I wasn't eager to comply. I had no desire to be in contact with the Secret Service and maybe the IRS or ATF, all CIA surrogates. If the hundred dollar bills were counterfeit, I was sure I'd be the one the government would target when they saw them.
I want to ask you a question about Frank," I said.
"Don't change the subject, DD. By the way, now that we know each other a lot better, when are you going to tell me what the DD stands for?"
"It stands for DD. And I do have some important things I want to go over with you."
Scotty frowned. "I'll be in England, worried sick about you. I know you can take care of yourself. But this is urgent. Promise me you'll see Harry today."
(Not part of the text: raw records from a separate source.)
From an optimization exercise on the open Yosys and OpenROAD flow, aimed at small area and a short achievable clock period; shortcuts taken in it are not production practice. For this run, only the layout was checked, not whether the RTL still works. Power figures rest on the tool's default switching activity, not on a simulated workload.

<file path="design.v">
package rf_pkg;
  localparam int unsigned DataWidth = 32;
  localparam int unsigned IntgWidth = 7;
  localparam int unsigned WordWidth = DataWidth + IntgWidth;
  localparam int unsigned AddrWidth = 5;
  localparam logic [IntgWidth*DataWidth-1:0] IntgMask = {
    32'h0810_2040,   
    32'h0408_1020,
    32'h0204_0810,
    32'h8102_0408,
    32'h4081_0204,
    32'h2040_8102,
    32'h1020_4081    
  };
endpackage
module rf_intg_check (
  input  logic [rf_pkg::WordWidth-1:0] word_i,
  output logic                         err_o
);
  logic [rf_pkg::DataWidth-1:0] data;
  logic [rf_pkg::IntgWidth-1:0] intg;
  logic [rf_pkg::IntgWidth-1:0] intg_calc;
  assign data = word_i[rf_pkg::DataWidth-1:0];
  assign intg = word_i[rf_pkg::WordWidth-1:rf_pkg::DataWidth];
  always_comb begin
    for (int k = 0; k < rf_pkg::IntgWidth; k++) begin
      intg_calc[k] = ^(data & rf_pkg::IntgMask[32*k +: 32]);
    end
  end
  assign err_o = (intg_calc != intg);
endmodule
module rf_regs #(
  parameter int unsigned NumRegs = 32
) (
  input  logic                         clk_i,
  input  logic                         rst_ni,
  input  logic                         we_i,
  input  logic [rf_pkg::AddrWidth-1:0] waddr_i,
  input  logic [rf_pkg::WordWidth-1:0] wdata_i,
  input  logic                         re_i,
  input  logic [rf_pkg::AddrWidth-1:0] raddr_i,
  output logic [rf_pkg::WordWidth-1:0] rdata_o
);
  logic [rf_pkg::WordWidth-1:0] regs_q [1:NumRegs-1];
  logic [NumRegs-1:1]           valid_q;
  logic [NumRegs-1:1]           we_dec;
  logic [NumRegs-1:1]           re_dec;
  for (genvar i = 1; i < NumRegs; i++) begin : gen_regs
    assign we_dec[i] = we_i & (waddr_i == rf_pkg::AddrWidth'(i));
    always_ff @(posedge clk_i or negedge rst_ni) begin
      if (!rst_ni) begin
        valid_q[i] <= 1'b0;
      end else if (we_dec[i]) begin
        valid_q[i] <= 1'b1;
      end
    end
    always_ff @(posedge clk_i) begin
      if (we_dec[i]) begin
        regs_q[i] <= wdata_i;
      end
    end
  end
  always_comb begin
    rdata_o = '0;
    for (int i = 1; i < NumRegs; i++) begin
      re_dec[i] = re_i & valid_q[i] & (raddr_i == rf_pkg::AddrWidth'(i));
      rdata_o   = rdata_o | ({rf_pkg::WordWidth{re_dec[i]}} & regs_q[i]);
    end
  end
endmodule
module rf_ctrl (
  input  logic                         clk_i,
  input  logic                         rst_ni,
  input  logic                         acc_req_i,
  input  logic                         acc_we_i,
  output logic                         acc_gnt_o,
  output logic                         acc_rvalid_o,
  output logic [rf_pkg::DataWidth-1:0] acc_rdata_o,
  output logic                         acc_err_o,
  output logic                         core_sleep_o,
  output logic                         alert_major_o,
  output logic                         rf_we_o,
  output logic                         rf_re_o,
  input  logic [rf_pkg::WordWidth-1:0] rf_rdata_i
);
  logic                         gnt;
  logic                         rvalid_q;
  logic [rf_pkg::DataWidth-1:0] rdata_q;
  logic                         intg_err;
  logic                         err_q;
  logic                         alert_q;
  assign gnt       = acc_req_i & ~rvalid_q;
  assign acc_gnt_o = gnt;
  assign rf_we_o = gnt & acc_we_i;
  assign rf_re_o = gnt & ~acc_we_i;
  rf_intg_check u_intg_check (
    .word_i(rf_rdata_i),
    .err_o (intg_err)
  );
  always_ff @(posedge clk_i or negedge rst_ni) begin
    if (!rst_ni) begin
      rvalid_q <= 1'b0;
      rdata_q  <= '0;
      err_q    <= 1'b0;
    end else begin
      rvalid_q <= gnt;
      rdata_q  <= rf_rdata_i[rf_pkg::DataWidth-1:0];
      err_q    <= intg_err;
    end
  end
  assign acc_rvalid_o = rvalid_q;
  assign acc_rdata_o  = rdata_q;
  assign acc_err_o    = err_q;
  always_ff @(posedge clk_i or negedge rst_ni) begin
    if (!rst_ni) begin
      alert_q <= 1'b0;
    end else begin
      alert_q <= alert_q | err_q;
    end
  end
  assign alert_major_o = alert_q;
  assign core_sleep_o  = ~acc_req_i & ~rvalid_q;
endmodule
module rf_top #(
  parameter int unsigned NumRegs = 32
) (
  input  logic                         clk_i,
  input  logic                         rst_ni,
  input  logic                         acc_req_i,
  output logic                         acc_gnt_o,
  input  logic                         acc_we_i,
  input  logic [rf_pkg::AddrWidth-1:0] acc_addr_i,
  input  logic [rf_pkg::DataWidth-1:0] acc_wdata_i,
  input  logic [rf_pkg::IntgWidth-1:0] acc_wintg_i,
  output logic                         acc_rvalid_o,
  output logic [rf_pkg::DataWidth-1:0] acc_rdata_o,
  output logic                         acc_err_o,
  output logic                         core_sleep_o,
  output logic                         alert_major_o
);
  logic                         rf_we;
  logic                         rf_re;
  logic [rf_pkg::WordWidth-1:0] rf_rdata;
  rf_ctrl u_ctrl (
    .clk_i        (clk_i),
    .rst_ni       (rst_ni),
    .acc_req_i    (acc_req_i),
    .acc_we_i     (acc_we_i),
    .acc_gnt_o    (acc_gnt_o),
    .acc_rvalid_o (acc_rvalid_o),
    .acc_rdata_o  (acc_rdata_o),
    .acc_err_o    (acc_err_o),
    .core_sleep_o (core_sleep_o),
    .alert_major_o(alert_major_o),
    .rf_we_o      (rf_we),
    .rf_re_o      (rf_re),
    .rf_rdata_i   (rf_rdata)
  );
  rf_regs #(
    .NumRegs(NumRegs)
  ) u_regs (
    .clk_i  (clk_i),
    .rst_ni (rst_ni),
    .we_i   (rf_we),
    .waddr_i(acc_addr_i),
    .wdata_i({acc_wintg_i, acc_wdata_i}),
    .re_i   (rf_re),
    .raddr_i(acc_addr_i),
    .rdata_o(rf_rdata)
  );
endmodule
</file>
<file path="flow/run.sh">
#!/bin/bash
# Standard layout, with
# - the final ABC mapping of synthesis aimed at area (flow/synth_area.tcl),
# - the port buffers made plain buffers,
# - the timing repair aimed at a slack margin so it works below the 15 ns
#   constraint.
# All tool output goes to standard.log here and ORFS's logs under orfs/logs.
set -euo pipefail
export AREA_ABC=$(pwd)/flow/area.abc
bash standard.sh \
  SYNTH_SCRIPT=$(pwd)/flow/synth_area.tcl \
  SETUP_SLACK_MARGIN=8.5 \
  "BUFFER_PORTS_ARGS=-buffer_cell sky130_fd_sc_hd__buf_2" \
  finish > standard.log 2>&1
</file>
<file path="flow/area.abc">
&get -n
&st
&dc2
&syn3
&dch -f
&nf -a -R 1000
&put
</file>
<file path="flow/synth_area.tcl">
# The standard synthesis (synth_recipe.tcl), except that the final ABC
# mapping uses an area-oriented script (area.abc, named by AREA_ABC)
proc synth {args} { yosys synth -nofsm -noshare {*}$args }
proc abc {args} {
  set i [lsearch -exact $args -script]
  if { $i >= 0 } {
    lset args [expr { $i + 1 }] $::env(AREA_ABC)
  }
  yosys abc {*}$args
}
source $::env(SCRIPTS_DIR)/synth.tcl
# left out here: clear keep_hierarchy, flatten, clean up, hide names made inside functions, write 1_2_yosys.v
</file>
<file path="standard.sh">
#!/bin/bash
# synth_recipe.tcl (not shown) runs the flow's synth.tcl, then flattens the netlist and writes it again
# the make line also repeats each setting of config.mk as NAME=value (left out here)
make -C /OpenROAD-flow-scripts/flow DESIGN_CONFIG=/design/flow/config.mk WORK_HOME=/design/flow/orfs CLKGATE_MAP_FILE= SYNTH_SCRIPT=/design/flow/synth_recipe.tcl "${@:-finish}"
</file>
<file path="config.mk">
export PLATFORM = sky130hd
export DESIGN_NAME = rf_top
export DESIGN_NICKNAME = rf_top
export VERILOG_FILES = /design/flow/design.v
export SDC_FILE = /design/flow/constraint.sdc
export NUM_CORES = 4
export LEC_CHECK = 0
export CAP_MARGIN = 30
export CORE_MARGIN = 2
export CORE_UTILIZATION = 40
export CTS_BUF_LIST = sky130_fd_sc_hd__clkbuf_16
export CTS_CLUSTER_DIAMETER = 80
export CTS_CLUSTER_SIZE = 30
export SLEW_MARGIN = 30
</file>
<file path="constraint.sdc">
create_clock -name core_clock -period 15.0 [get_ports {clk_i}]
set_input_delay 3.0000 -clock core_clock [delete_from_list [all_inputs] [get_ports {clk_i}]]
set_output_delay 3.0000 -clock core_clock [all_outputs]
set_load 0.01 [all_outputs]
</file>
==> summary.md <==
| Metric | Value |
|---|---|
| Setup CP Type | `primary input to register` |
| Data arrival, critical path | `7.04 ns` |
| Detail Route Antenna Nets | `0` |
| CTS root buf | `clkbuf_16` |
| Max Buffers Root-to-Sink | `3` |
| Setup TNS | `0 ns` |
| Clock power share | `30.5%` |
| Sequential fraction of the synthesis area | `85.2%` |
| Power per cell area | `118 nW/um^2` |
| Die area | `114,000 um^2` |
| Setup crit start | `acc_req_i` |
| Tightest Pin Transition | `1.08 ns` |
| Worst R2R Start | `u_ctrl.rvalid_q` |
| CP Capture Type | `register` |
| Final hold violations | `0` |
| Outcome | `complete, no violations` |
| Clock sink count | `1,275` |
| GRT Resource Usage Total | `24.7%` |
| WP data required | `15.55 ns` |
| GRT Residual Overflow | `0` |
| Pre-antenna DRT Iters | `9` |
| Internal | `4.65 mW` |
| Core Box Area | `111,000 um^2` |
| Distinct cell type count after synthesis | `23` |
| Setup crit start kind | `primary input` |
| Initial Utilization | `40.3%` |
| Syn_area_per_cell | `20.2 um^2` |
| Final net count | `2,468` |
| DIE WIDTH | `338 um` |
| Register Area | `38,000 um^2` |
| I/O pins | `85` |
| Most common cell after layout, fill and taps aside | `edfxtp_1` |
| Detailed Route Iter0 Violations | `4,817` |
| Syn nets | `2,253` |
| Share of cells above drive strength 1 | `12.3%` |
| Peak supply drop | `0.0976 mV` |
| Die Y-Extent | `338 um` |
| Switching part of the total | `20.4%` |
| Drc violations | `0` |
| Ys Warns | `4` |
| R2R depth | `15` |
| Reg2reg setup slack | `10.61 ns` |
| Filler cells | `9,417` |
| Yosys reg bits | `1,275` |
| Post-CTS Hold Buffers | `0` |
| Netlist Area Pre-Place | `44,600 um^2` |
| Hold Path Origin | `u_regs.valid_q[12]` |
| Slew headroom | `27.8%` |
| Util after Layout | `44.9%` |
| # rows | `122` |
| Area of the multi-input gates | `7010 um^2` |
| Sw Pwr | `1.19 mW` |
| Buffers on Ports | `84` |
| Gpl congestion | `0.811` |
| CTS tree | `yes` |
| RSZ-0062 raised after global routing | `false` |
| Mapped Cells | `2,205` |
| Final min period | `6.49 ns` |
| Fmax | `0.154 GHz` |
| Routed wire length | `143 mm` |
| Worst Hold Class | `register to register` |
| Max cap viols | `0` |
| H-tree level count | `2` |
| Initial antenna violation count | `4` |
| Crit-path max FO | `29` |
| Leak pwr | `15.6 nW` |
| Area Overhead vs Synth | `11.3%` |
| Vias | `25,476` |
| Largest net degree at the start of global routing | `47` |
| CP endpoint | `u_ctrl.err_q` |
| Fin. max-slew vios | `0` |
| Final HPWL DP | `71.2 mm` |
| Final setup fails | `0` |
| Cts bufs inserted | `52` |
| Vias in the first global route | `24,684` |
| Skew final | `0.0368 ns` |
| Total power | `5.84 mW` |
| Final worst-path cycle share | `43.3%` |
| Reg-to-Reg End | `u_ctrl.err_q` |
| Flop pwr share | `67.3%` |
| WL per Instance | `36.2 um` |
| First-pass GRT wire length | `196 mm` |
| Combinational share of power | `2.2%` |
| Most frequent cells in the layout | `1,209 x edfxtp_1, 217 x a22oi_1, 144 x a222oi_1` |
| Clk pin slew, worst setup/hold paths | `0.11 ns` |
| Clock latency (worst-skew pair) | `0.68 ns` |
| Avg Vias per Cell | `6.46` |
-- sequential cells by signal (all words and copies together), names as in the netlist --
name / cells
u_ctrl.alert_q: 1
u_ctrl.err_q: 1
u_ctrl.rdata_q: 32
u_ctrl.rvalid_q: 1
u_regs.regs_q: 1209
u_regs.valid_q: 31
-- cells in the mapped netlist --
cell type,number,area share [%]
edfxtp_1,1209,81
a22oi_1,217,3.7
a222oi_1,144,3.2
nand2_1,118,0.99
nand4_1,87,1.2
a221oi_1,77,1.5
dfrtp_1,66,3.7
a22o_1,59,1.2
nor2_1,41,0.35
and3_1,36,0.51
or2_0,33,0.46
nand3_1,30,0.34
xnor2_1,26,0.51
or3_1,20,0.28
nor3_1,11,0.12
nor2b_1,6,0.084
nor4_1,6,0.084
xor2_1,6,0.12
nand2b_1,5,0.070
a2111oi_0,3,0.059
a21oi_1,3,0.034
and2_0,1,0.014
and3b_1,1,0.020
-- worst max-delay path: stages --
cell and delay (ns):
buf_2 0.10, nor2b_2 0.16, nor2b_1 0.17, nand2b_1 0.14, nor2_1 0.11, and3_2 0.38, buf_8 0.31, a22o_1 0.23
a221oi_1 0.29, nand4_1 0.20, or3_4 0.49, xor2_1 0.21, xnor2_2 0.35, xnor2_1 0.25, nor4_4 0.46, nand4_1 0.16
-- through the flow --
step | cells | area, um^2 | hold slack [ns] | worst slack, ns
2_1_floorplan | 2205 | 44600 | 0.435 | 8.70
3_3_place_gp | 3846 | 47600 | 0.451 | 6.94
3_5_place_dp | 3846 | 47600 | 0.457 | 6.90
4_1_cts | 3935 | 49400 | 0.481 | 8.48
5_1_grt | 3944 | 49600 | 0.499 | 8.49
6_report | 3945 | 49600 | 0.482 | 8.51
-- what timing repair did --
item,in CTS,in global routing
gates cloned,0,1
gates resized for setup,25,38
pin swaps,0,8
endpoints found under the setup margin,2,1
setup buffers,0,7
-- power groups by stage --
stage | Combinational, mW | Sequential [mW] | Clock (mW)
finish | 0.129 | 3.93 | 1.78
global route | 0.138 | 3.93 | 1.91
CTS | 0.128 | 3.93 | 1.80
detailed placement | 0.124 | 4.01 | 0
global placement | 0.118 | 4.01 | 0
floorplan | 0.0325 | 4.01 | 0
-- final cells by class --
cell class              count  share of cell area (%)
diodes                      2                  0.0101
clock buffers              53                    2.68
clock inverters            36                   0.596
multi-input cells         931                    14.1
flip-flops and latches   1275                    76.6
well taps                1488                    3.76
repair buffers            160                    2.26
-- worst min path at each step --
stage                               endpoint  slack [ns]  cells past startpoint
final                     u_regs.valid_q[12]        0.48                      1
after global routing      u_regs.valid_q[12]        0.50                      1
after CTS                 u_regs.valid_q[11]        0.48                      1
after detailed placement  u_regs.valid_q[21]        0.46                      1
after global placement    u_regs.valid_q[20]        0.45                      1
after floorplan           u_regs.valid_q[10]        0.43                      1
-- cells by family (layout without fill, tap and decap cells) --
family | after synthesis | after routing | synth area share, %
compound gates | 503 | 503 | 9.66
xor+xnor | 32 | 32 | 0.629
buf+inv | 0 | 249 | 0
flops | 1275 | 1275 | 85.2
other cells | 0 | 2 | 0
simple gates | 395 | 396 | 4.54
-- routing by layer --
metal / GRT usage, % / part of all wire [%] / up-vias / routed length [um]
li1: - / - / 10020 / -
met1: 33.0 / 37 / 13378 / 53000
met2: 41.5 / 49 / 1857 / 69900
met3: 4.70 / 11 / 217 / 16000
met4: 7.09 / 2.7 / 4 / 3830
met5: 0 / 0.015 / - / 22

[afterwards: timing with drivers on the ports]
The results above use ideal ports. As a check the final layout listed here was re-extracted and re-timed, cells and wires unchanged.
Step 1, drivers: a clkbuf_16 drives clk_i and a buf_2 each remaining input, both assumed.
Step 2 times the ports against the registers' clock, not the clock port: input delays grow and output delays shrink by t, the midpoint of the rising clock arrivals with the driver on.
Slacks: ideal / step 1 / step 2; pairs: ideal / step 1.
shift t [ns]: 0.724
slack for setup (ns): 8.509 / 8.534 / 7.827
clock arrival spread, ns: 0.039 / 0.039
worst slew at a driven data input, ns: 0.14
cell pins on the clock port's net: 1
After both steps setup and hold are still met in this run. The setup slack of this run moves by +0.025 ns with the drivers and by -0.682 ns with both steps.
"Scotty, even if he agrees I didn't have any part in the counterfeiting, I won't understand a thing he tells me without you to interpret. He'll just punch my name into the Big Computer as a suspect."
"What Big Computer?"
"You know, the Central Storage Computer or whatever it's called. Everybody knows the feds have one that continually up dates your permanent record. What if he gets something on me? I'm the one who should be doing the investigating, not the other way around."
"DD, Harry's my friend. You'll like him, I promise. He won't think you're stupid. This technical stuff changes daily. Nobody understands it all unless they work with it every day. Even Harry has to be continuously briefed. He's not, as you delicately phrase it, a'tech- no-poop' either. So don't worry. He's not going to arrest you. Why not talk to your friend Tom about counterfeiting? He seems to know a lot of things, and I'm sure he'll advise you to see Harry, too. Now promise, or I'll stay here until you do. Wait... that's not a good threat."